_Stored items_
◆ ◆ ◆

[src/rtl/mtr_drv_pkg.sv]
`default_nettype none
// ============================================================================
// Module      : mtr_drv_pkg
// Description : Shared constants for the dual H-bridge PWM motor driver.
// Revision    : 1.0 - initial release
// ============================================================================
package mtr_drv_pkg;

    // Default dead-time between one side of a pair falling and the other rising
    localparam int unsigned NONOVERLAP_DEFAULT = 32;

    // Offset that maps signed speed -1024..+1023 onto unsigned duty 0..2047
    localparam logic [10:0] DUTY_OFFSET = 11'h400;

    // Terminal count of the shared 2048-clock period counter
    localparam logic [10:0] PERIOD_MAX = 11'h7FF;

    // Width of the per-side dead-time counter (holds 1..63)
    localparam int unsigned DT_W = 6;

endpackage
`default_nettype wire

[src/rtl/pwm11.sv]
`default_nettype none
// ============================================================================
// Module      : pwm11
// Description : One H-bridge channel: period-synchronous duty shadow, raw PWM
//               compare, edge detect and dead-time insertion producing a
//               complementary high-side / low-side drive pair.
// Revision    : 1.0 - initial release
// ============================================================================
module pwm11
    import mtr_drv_pkg::*;
#(
    parameter int unsigned NONOVERLAP = NONOVERLAP_DEFAULT
) (
    input  logic        clk,
    input  logic        rst_n,
    input  logic [10:0] i_cnt,
    input  logic [10:0] i_spd,
    output logic        o_pwm1,
    output logic        o_pwm2
);

    localparam logic [DT_W-1:0] c_dt_max = DT_W'(NONOVERLAP);

    logic [10:0]     r_duty;
    logic            r_pwm_raw;
    logic            r_pwm_prev;
    logic [DT_W-1:0] r_dt;
    logic            r_pwm1;
    logic            r_pwm2;

    logic            w_change;
    logic [DT_W-1:0] w_dt_next;

    assign w_change = r_pwm_raw ^ r_pwm_prev;

    // Next dead-time count: restart on an edge of the raw PWM, else count up and hold at the limit
    always_comb begin
        w_dt_next = r_dt;
        if (w_change) begin
            w_dt_next = '0;
        end else if (r_dt != c_dt_max) begin
            w_dt_next = r_dt + {{(DT_W-1){1'b0}}, 1'b1};
        end
    end

    // Duty shadow, raw compare, edge history, dead-time counter and drive outputs
    always_ff @(posedge clk or negedge rst_n) begin
        if (!rst_n) begin
            r_duty     <= DUTY_OFFSET;
            r_pwm_raw  <= 1'b0;
            r_pwm_prev <= 1'b0;
            r_dt       <= '0;
            r_pwm1     <= 1'b0;
            r_pwm2     <= 1'b0;
        end else begin
            // New speed only takes effect at a period boundary
            if (i_cnt == PERIOD_MAX) begin
                r_duty <= i_spd + DUTY_OFFSET;
            end
            r_pwm_raw  <= (i_cnt < r_duty);
            r_pwm_prev <= r_pwm_raw;
            r_dt       <= w_dt_next;
            // Drive is enabled on the edge the counter reaches the limit, so the
            // both-low gap after each raw edge is exactly NONOVERLAP clocks.
            if (!w_change && (w_dt_next == c_dt_max)) begin
                r_pwm1 <= r_pwm_raw;
                r_pwm2 <= ~r_pwm_raw;
            end else begin
                r_pwm1 <= 1'b0;
                r_pwm2 <= 1'b0;
            end
        end
    end

    assign o_pwm1 = r_pwm1;
    assign o_pwm2 = r_pwm2;

endmodule
`default_nettype wire

[src/rtl/mtr_drv.sv]
`default_nettype none
// ============================================================================
// Module      : mtr_drv
// Description : Dual motor driver. A shared 11-bit free-running period counter
//               feeds two independent pwm11 channels (left and right wheel).
// Revision    : 1.0 - initial release
// ============================================================================
module mtr_drv
    import mtr_drv_pkg::*;
#(
    parameter int unsigned NONOVERLAP = NONOVERLAP_DEFAULT
) (
    input  logic        clk,
    input  logic        rst_n,
    input  logic [10:0] lft_spd,
    input  logic [10:0] rght_spd,
    output logic        lftPWM1,
    output logic        lftPWM2,
    output logic        rghtPWM1,
    output logic        rghtPWM2
);

    logic [10:0] r_cnt;

    // Free-running period counter, wraps 0x7FF -> 0x000 every 2048 clocks
    always_ff @(posedge clk or negedge rst_n) begin
        if (!rst_n) begin
            r_cnt <= '0;
        end else begin
            r_cnt <= r_cnt + 11'd1;
        end
    end

    pwm11 #(
        .NONOVERLAP (NONOVERLAP)
    ) u_lft (
        .clk    (clk),
        .rst_n  (rst_n),
        .i_cnt  (r_cnt),
        .i_spd  (lft_spd),
        .o_pwm1 (lftPWM1),
        .o_pwm2 (lftPWM2)
    );

    pwm11 #(
        .NONOVERLAP (NONOVERLAP)
    ) u_rght (
        .clk    (clk),
        .rst_n  (rst_n),
        .i_cnt  (r_cnt),
        .i_spd  (rght_spd),
        .o_pwm1 (rghtPWM1),
        .o_pwm2 (rghtPWM2)
    );

endmodule
`default_nettype wire

[config.mk]
export PLATFORM = sky130hd
export DESIGN_NAME = mtr_drv
export DESIGN_NICKNAME = d
export VERILOG_FILES = /design/src/rtl/mtr_drv_pkg.sv /design/src/rtl/pwm11.sv /design/src/rtl/mtr_drv.sv
export SDC_FILE = /design/constraint.sdc
export NUM_CORES = 1
export LEC_CHECK = 0
export CAP_MARGIN = 20
export CORE_MARGIN = 4
export CORE_UTILIZATION = 43
export DETAILED_ROUTE_END_ITERATION = 16
export PLACE_DENSITY = 0.61
export RECOVER_POWER = 50
export SETUP_SLACK_MARGIN = 0.05
export SLEW_MARGIN = 20
export SYNTH_ARGS = -nofsm -noshare
export SYNTH_HDL_FRONTEND = slang
export SYNTH_SLANG_ARGS = --single-unit
[constraint.sdc]
create_clock -name clk -period 2.9 [get_ports clk]
set_input_delay 0.725 -clock clk [delete_from_list [all_inputs] [get_ports clk]]
set_output_delay 0.725 -clock clk [all_outputs]
set_load 0.01 [all_outputs]
# Yosys cells after proc, flatten, opt, wreduce, memory -nomap -nowiden
# Cells that the tools add are included.
[word_totals] regBits=53 output_inout_bits=4 elab_cells=41
[classes] n_eq_ne=5 addsub=5 magnitude_cmp=2 n_reduce_logical=4 n_mux=8 bitwise_logic=4
[op_table] cell="two-way mux 6 bit" n=4
[op_table] cell="adder 11 bit, second input constant" n=2
[op_table] cell="< comparator 11 bit" n=2
[op_table] cell="adder 6 x 1 -> 6 bit, second input constant" n=2
[op_table] cell="== test 6 bit, second input constant" n=2
[op_table] cell="!= test 6 bit, second input constant" n=2
[op_table] cell="adder 11 x 1 -> 11 bit, second input constant" n=1
[op_table] cell="== test 11 bit, second input constant" n=1
[op_table] cell="two-way mux 1 bit" n=4
[op_table] cell="logical AND 1 bit" n=2
[op_table] cell="zero test 1 bit" n=2
[op_table] cell="inverter 1 bit" n=2
[op_table] cell="XOR 1 bit" n=2

# Depth between registers and ports, before layout
# Gate-level depths: netlist of the first run.
[depth] depth_word=6 ltp_mapped=6

# By module
# Synthesis of the first run repeated with hierarchy kept, for this count alone.
[hier_totals] cells_unflattened=263 hier_area_um2=2751.4
[modules_own_cells] mod="pwm11" area_each_um2=1156.1 cells_per_inst=115 n_inst=2
[modules_own_cells] mod="mtr_drv" area_each_um2=439.2 cells_per_inst=33 n_inst=1

# Least setup slack after synthesis of the first run
# Ideal clock, no wire load.
[synth_path] kind="register to register" start="register r_cnt[0]" end="register u_lft.r_duty[1]" arrival_ps=1570 required_time_ps=2772 setup_slack_ps=1202 stages_incl_launch_ff=6 cell_sequence="dfrtp_1 > ha_1 > and4_1 > nand4_2 > buf_2 > mux2_1"
[synth_via] elab_chain_len=1
[synth_lines] item="start: declaration" line_no="mtr_drv.sv:23" text="logic [10:0] r_cnt;"
[synth_lines] item="start signal: assignment" line_no="mtr_drv.sv:30" text="r_cnt <= r_cnt + 11'd1;"
[synth_lines] item="== test 11 bit" line_no="pwm11.sv:57" text="if (i_cnt == PERIOD_MAX) begin"
[synth_lines] item="end signal: assignment" line_no="pwm11.sv:58" text="r_duty <= i_spd + DUTY_OFFSET;"
[synth_lines] item="end: declaration" line_no="pwm11.sv:24" text="logic [10:0] r_duty;"
# No other way between the ends.
# A chain may end at the register's enable or synchronous reset.

# Worst setup path after layout of the first run
[layout_path] start="register r_cnt[0]" end="register u_rght.r_duty[5]"
[layout_via] elab_chain_len=1
[layout_lines] item="== test 11 bit" line_no="pwm11.sv:57"
[layout_lines] item="end signal: assignment" line_no="pwm11.sv:58"
[layout_lines] item="end: declaration" line_no="pwm11.sv:24"
# No other way between the ends.

==> load_flow_metrics.sql, run 1 <==
INSERT INTO impl_metrics (metric_group, metric, value, unit) VALUES
('clocking', 'worst_skew_pair.late_latency', '0.31', 'ns'),
('synth', 'syn_avg_cell_area', '11.3', 'sq um'),
('drt', 'drt-initial-drc-count', '44', ''),
('synth', 'netlist_instances', '238', ''),
('clocking', 'cts_buffer_depth', '2', ''),
('worst_setup_path', 'cp_data_required_time', '3.09', 'ns'),
('sta', 'final.hold.worst_slack', '0.446', 'ns'),
('clocking', 'cts-root-buf', 'clkbuf_8', ''),
('worst_setup_path', 'crit_buf_inv', '1', ''),
('floorplan', 'top_level_ports', '28', ''),
('drt', 'antenna_violating_nets_post_route', '0', ''),
('floorplan', 'design.core.area', '5990', 'sq um'),
('worst_setup_path', 'worst_path_dominant_cell_family', 'simple AND/OR/NAND/NOR gates', ''),
('sta', 'max-slew-margin-rel', '15.7', '%'),
('clocking', 'number_of_gates_given_a_new_drive_strength_after_cts', '0', ''),
('drt', 'detail_route.drc_violations', '0', ''),
('clocking', 'cts_inserted_buffers', '5', ''),
('sta', 'transition_time_at_the_pin_with_the_least_slew_margin', '1.26', 'ns'),
('sta', 'post_route_setup_tns', '0', 'ns'),
('worst_setup_path', 'crit_slowest_cell', 'dfrtp_1', ''),
('layout', 'post-route-util', '52.6', '%'),
('synth', 'asyncSetResetFlopFracSynth', '100', '%'),
('worst_setup_path', 'slowest_delay', '0.45', 'ns'),
('synth', 'post-synth-top-area-cell', 'dfrtp_1', ''),
('clocking', 'clock-sinks', '53', ''),
('layout', 'final_net_count', '322', ''),
('sta', 'unrepaired_setup_endpoints_after_global_routing', 'false', ''),
('worst_setup_path', 'cp_max_fo', '14', ''),
('floorplan', 'fp.dieArea', '7600', 'sq um'),
('sta', 'finalCritPeriodShare', '71.1', '%'),
('floorplan', 'die_y', '87.2', 'um'),
('placement', 'detailed_place_hpwl', '3430', 'um'),
('grt', 'grt-busiest-layer', 'met2', ''),
('layout', 'areaGrowthSynthToFinish', '17.0', '%'),
('drt', 'totalWireLength', '4440', 'um'),
('run', 'drv.max_cap_violation_count', '0', ''),
('clocking', 'cts.hold.buffers_added', '0', ''),
('power_and_ir_drop', 'static-leakage-power', '1.54', 'nW'),
('synth', 'postSynth.topFlopCell', 'dfrtp_1', ''),
('sta', 'clock-skew-final', '0.00849', 'ns'),
('sta', 'final_critical_path_setup_slack', '0.839', 'ns'),
('synth', 'synth_nets', '287', ''),
('grt', 'grt_first_pass_wirelength', '7850', 'um'),
('power_and_ir_drop', 'fin_total_pwr', '1.56', 'mW'),
('synth', 'synth.yosys.seq_area_share', '49.3', '%'),
('hold_path', 'hold_class', 'flop to flop', ''),
('sta', 'timing.final.crit_period', '2.06', 'ns'),
('power_and_ir_drop', 'worst_ir_drop_vdd', '0.264', 'mV'),
('synth', 'post_synth_most_frequent_cells', 'dfrtp_1 (51), inv_1 (28), ha_1 (25)', ''),
('synth', 'synth_top_area_share', '47.4', '%'),
('power_and_ir_drop', 'powerDensity', '495', 'nW/um^2'),
('clocking', 'clock_tree.htree_level_count', '2', ''),
('grt', 'groute.layer.met3.usage', '2.55', '%'),
('clocking', 'tritoncts_clock_tree', 'done', ''),
('synth', 'ys_types', '33', ''),
('sta', 'finalHoldViolations', '0', ''),
('drt', 'detailroute.via_count', '1777', ''),
('placement', 'io_buffer_count', '27', ''),
('sta', 'achievable-frequency', '485', 'MHz'),
('placement', 'gp_routability_congestion', '0.743', ''),
('placement', 'place_worst_setup_slack', '0.818', 'ns'),
('floorplan', 'chipWidth', '87.2', 'um'),
('synth', 'synthMostInstantiatedCell', 'dfrtp_1', ''),
('outcome', 'status', 'finished, final reports clean', ''),
('worst_setup_path', 'series_of_cell_instances_along_the_critical_path', 'ha_1 > and4_1 > nand4_2 > buf_4 > mux2_1', ''),
('sta', 'slew_violations', '0', ''),
('grt', 'grt_max_degree', '25', ''),
('worst_setup_path', 'critPathCaptureType', 'flop', ''),
('worst_setup_path', 'arrival', '2.25', 'ns'),
('floorplan', 'core.rowCount', '28', ''),
('grt', 'grt_use_met1', '15.6', '%');
## cell type report
cell class | instances | area, sq um
well taps | 75 | 93.8
clock buffers | 6 | 82.6
fillers | 542 | 2840
inverters | 28 | 105
repair buffers | 30 | 279
flip-flops and latches | 53 | 1330
multi-input cells | 155 | 1250
clock inverters | 2 | 13.8
## metrics by stage
stage	area [sq um]	std cells
floorplan	2690	238
global placement	3070	341
detailed placement	3070	341
CTS	3160	349
global route	3150	349
finish	3150	349
## registers in the layout (all words and copies together), names as in the netlist
name               count
u_lft.r_pwm_raw        1
u_lft.o_pwm2           1
u_rght.r_pwm_raw       1
u_rght.o_pwm1          1
r_cnt                 11
u_lft.r_dt             6
u_rght.r_dt            6
u_lft.r_duty          11
u_rght.r_duty         11
u_rght.r_pwm_prev      1
u_lft.r_pwm_prev       1
u_lft.o_pwm1           1
u_rght.o_pwm2          1
## routing by layer
layer,part of all wire (%),wire [um]
met1,45,1980
met2,50,2220
met4,1.5,68
met5,0,0
met3,3.6,160
## logic make-up (layout without fill, tap and decap cells)
kind of cell             count (synthesis)  in the layout  synth area share, %
adder cells (fa/ha/maj)                 25             25                 11.6
AND/OR/NAND/NOR                         58             58                 11.9
XOR/XNOR                                18             18                 5.85
buffers and inverters                   30             66                 4.27
AO/OA/AOI/OAI                           31             31                 7.48
multiplexers                            23             23                 9.52
flip-flops                              53             53                 49.3
## worst paths after layout
| check | start | endpoint | cells after the start |
|---|---|---|---|
| hold reg to reg | u_rght.r_pwm_raw$_DFF_PN0_ | u_rght.r_pwm_prev$_DFF_PN0_ | 0 |
| min in group asynchronous | rst_n | u_lft.o_pwm1$_DFF_PN0_ | 1 |
| setup reg to reg | r_cnt[0]$_DFF_PN0_ | u_rght.r_duty[5]$_DFFE_PN0N_ | 5 |
| hold / removal | u_rght.r_pwm_raw$_DFF_PN0_ | u_rght.r_pwm_prev$_DFF_PN0_ | 0 |
| setup / recovery | r_cnt[0]$_DFF_PN0_ | u_rght.r_duty[5]$_DFFE_PN0N_ | 5 |
| max in group asynchronous | rst_n | u_rght.r_duty[2]$_DFFE_PN0N_ | 2 |
## power breakdown
group          internal, mW  switching [mW]
combinational         0.133           0.120
sequential            0.799          0.0707
clock                 0.194           0.243
total                  1.13           0.434
## worst reg2reg max path: cells and delay by family (launching register included)
family,cells,cell delay [ns]
fa+ha+maj,1,0.23
buf+inv,1,0.34
flops,1,0.45
mux,1,0.32
simple gates,2,0.61
## layout by cell type (no fill, tap or decap), types with 2 or more instances in the layout
cell type / count
a221oi_1: 2
and4_1: 4
and3_1: 2
a21oi_1: 8
inv_1: 28
a211o_1: 2
xor2_1: 8
a31oi_1: 2
mux2_2: 4
clkbuf_1: 3
nand3_1: 9
or3_1: 3
mux2i_1: 2
o21ai_0: 6
ha_1: 25
clkdlybuf4s50_1: 26
a21o_1: 7
dfrtp_1: 51
nor3_1: 5
dfstp_2: 2
o21a_1: 2
nor2_1: 11
clkbuf_8: 6
xnor2_1: 10
mux2_1: 17
nand4_1: 5
nand2b_1: 3
nand2_1: 11
Power figures use the tool's default switching activity.
==> inputs of run 2 (changes only) <==
==> constraint.sdc (replaced) <==
create_clock -name clk -period 1.9 [get_ports clk]
set_input_delay 0.475 -clock clk [delete_from_list [all_inputs] [get_ports clk]]
set_output_delay 0.475 -clock clk [all_outputs]
set_load 0.01 [all_outputs]
==> run 2 against run 1 <==
Worst setup slack got worse by 0.58 ns. Final cell count increased by 0.29%. Core utilization increased by 0.33 points. Die area unchanged. Non-clock buffer count increased by 1. Routed wire length decreased by 2.5%. Register-to-register slack got worse by 0.58 ns. Fmax increased by 25%. Count of clock-buffer cells in the layout increased by 2.
==> load_flow_metrics.sql, run 2 (synthesis gave the netlist of run 1 again) <==
INSERT INTO impl_metrics (metric_group, metric, value, unit) VALUES
('worst_setup_path', 'series_of_cell_instances_along_the_critical_path', 'ha_1 > and4_1 > nand4_2 > buf_12 > mux2_2', ''),
('worst_setup_path', 'cp_data_required_time', '2.09', 'ns'),
('clocking', 'worst_skew_pair.late_latency', '0.30', 'ns'),
('clocking', 'cts_inserted_buffers', '5', ''),
('grt', 'antenna_found_initial', '0', ''),
('power_and_ir_drop', 'fin_total_pwr', '2.35', 'mW'),
('clocking', 'cts-root-buf', 'clkbuf_8', ''),
('placement', 'io_buffer_count', '27', ''),
('clocking', 'clock-sinks', '53', ''),
('grt', 'grt_pass1_vias', '1799', ''),
('layout', 'final-instance-count-excl-fill', '350', ''),
('grt', 'grt_max_degree', '54', ''),
('clocking', 'cts.hold.buffers_added', '0', ''),
('power_and_ir_drop', 'powerDensity', '741', 'nW/um^2'),
('sta', 'finalSetupViolCount', '0', ''),
('layout', 'multi_input_comb_area', '1250', 'sq um'),
('layout', 'layout_commonest_cell', 'dfrtp_1', ''),
('hold_path', 'hold_class', 'flop to flop', ''),
('layout', 'mostFrequentLayoutCells', 'dfrtp_1 (51), inv_1 (28), clkdlybuf4s50_1 (26)', ''),
('layout', 'post-route-util', '53.0', '%'),
('clocking', 'post-cts-setup-buffer-count', '0', ''),
('sta', 'post_route_setup_tns', '0', 'ns'),
('placement', 'detailed_place_hpwl', '3180', 'um'),
('floorplan', 'core.rowCount', '28', ''),
('sta', 'slew_violations', '0', ''),
('worst_setup_path', 'arrival', '1.83', 'ns'),
('sta', 'clock-skew-final', '0.00738', 'ns'),
('drt', 'wl_per_cell', '12.4', 'um'),
('drt', 'viasPerCell', '5.07', ''),
('clocking', 'clock_tree.htree_level_count', '2', ''),
('grt', 'grt.overflow.total', '0', ''),
('sta', 'timing.final.crit_period', '1.64', 'ns'),
('layout', 'fillerInstances', '547', ''),
('worst_setup_path', 'cp_max_fo', '23', ''),
('worst_setup_path', 'crit_slowest_cell', 'dfrtp_1', ''),
('power_and_ir_drop', 'static-leakage-power', '1.55', 'nW'),
('layout', 'layout_top_registers', 'r_cnt: 11 flops, u_lft.r_duty: 11 flops, u_rght.r_duty: 11 flops', ''),
('clocking', 'number_of_gates_given_a_new_drive_strength_after_cts', '0', ''),
('floorplan', 'floorplan.initialDensity', '45.0', '%'),
('layout', 'final_net_count', '323', ''),
('floorplan', 'chipWidth', '87.2', 'um'),
('layout', 'layout.area.seq', '1330', 'sq um'),
('grt', 'track_usage', '12.9', '%'),
('worst_setup_path', 'critPathCaptureType', 'flop', ''),
('layout', 'antenna-diode-count', '0', ''),
('grt', 'grt_first_pass_wirelength', '7800', 'um'),
('layout', 'drive_gt1_share', '7.27', '%'),
('drt', 'detailroute.via_count', '1774', ''),
('outcome', 'status', 'finished, final reports clean', ''),
('placement', 'gp_routability_congestion', '0.767', ''),
('clocking', 'tritoncts_clock_tree', 'done', ''),
('sta', 'unrepaired_setup_endpoints_after_global_routing', 'false', ''),
('floorplan', 'die_y', '87.2', 'um'),
('worst_setup_path', 'crit_type', 'flop to flop', ''),
('worst_setup_path', 'slowest_delay', '0.39', 'ns'),
('power_and_ir_drop', 'worst_ir_drop_vdd', '0.404', 'mV'),
('drt', 'detail_route.drc_violations', '0', ''),
('run', 'drv.max_cap_violation_count', '0', ''),
('clocking', 'cts.reportedPaths.clkPinSlew', '0.09', 'ns'),
('floorplan', 'fp.dieArea', '7600', 'sq um'),
('placement', 'post-place-cells', '342', ''),
('clocking', 'cts_buffer_depth', '2', ''),
('sta', 'max-slew-margin-rel', '13.6', '%'),
('layout', 'areaGrowthSynthToFinish', '17.8', '%'),
('sta', 'transition_time_at_the_pin_with_the_least_slew_margin', '1.30', 'ns'),
('sta', 'finalCritPeriodShare', '86.4', '%'),
('worst_setup_path', 'crit_buf_inv', '1', ''),
('drt', 'drt-initial-drc-count', '50', ''),
('sta', 'finalHoldViolations', '0', ''),
('sta', 'achievable-frequency', '609', 'MHz'),
('drt', 'detail_route.first_pass.iterations', '4', ''),
('drt', 'antenna_violating_nets_post_route', '0', ''),
('worst_setup_path', 'cp-start-kind', 'flop', ''),
('floorplan', 'design.core.area', '5990', 'sq um'),
('drt', 'totalWireLength', '4320', 'um'),
('worst_setup_path', 'worst_path_dominant_cell_family', 'flip-flops', ''),
('floorplan', 'top_level_ports', '28', '');
[run 2: cell count changes in the layout (fill, tap and decap cells not counted)]
cell      before  now
buf_12         0    1
buf_2          0    1
buf_4          1    2
clkbuf_1       3    2
clkbuf_2       0    1
clkinv_2       1    0
clkinv_4       1    0
[run 2: path summary, 6_finish.rpt]
check                                            from  cells after the start  slack, ns                           end
max                                r_cnt[0]$_DFF_PN0_                      5       0.26  u_rght.r_duty[8]$_DFFE_PN0N_
min                        u_rght.r_pwm_raw$_DFF_PN0_                      0       0.45   u_rght.r_pwm_prev$_DFF_PN0_
max reg2reg                        r_cnt[0]$_DFF_PN0_                      5       0.26  u_rght.r_duty[8]$_DFFE_PN0N_
min reg2reg                u_rght.r_pwm_raw$_DFF_PN0_                      0       0.45   u_rght.r_pwm_prev$_DFF_PN0_
max in group asynchronous                       rst_n                      2       0.59   u_lft.r_duty[7]$_DFFE_PN0N_
min in group asynchronous                       rst_n                      2       0.54      u_rght.r_dt[4]$_DFF_PN0_
[run 2: final cells by class]
class,instances,share of cell area [%]
sequential,53,41.9
multi-input combinational,155,39.4
timing repair buffer,31,9.62
inverter,28,3.31
tap,75,2.96
clock buffer,8,2.84
[run 2: power by group]
part | internal, mW | total (mW) | leakage [nW] | switching [mW]
sequential | 1.22 | 1.33 | 0.630 | 0.109
clock | 0.298 | 0.637 | 0.0455 | 0.339
combinational | 0.203 | 0.386 | 0.878 | 0.183
total | 1.72 | 2.35 | 1.55 | 0.631
[run 2: layer usage]
layer	vias to the layer above	part of all wire [%]	global-route usage [%]
met1	853	45	14.7
met4	0	0.97	3.77
met3	4	3.4	3.12
li1	896	-	-
met5	-	0	0
met2	21	51	23.9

◆ ◆ ◆

_Exercise aim_
Find every line in the records that has the word "changes". Copy those lines.

_Answer to this problem_
==> inputs of run 2 (changes only) <==
[run 2: cell count changes in the layout (fill, tap and decap cells not counted)]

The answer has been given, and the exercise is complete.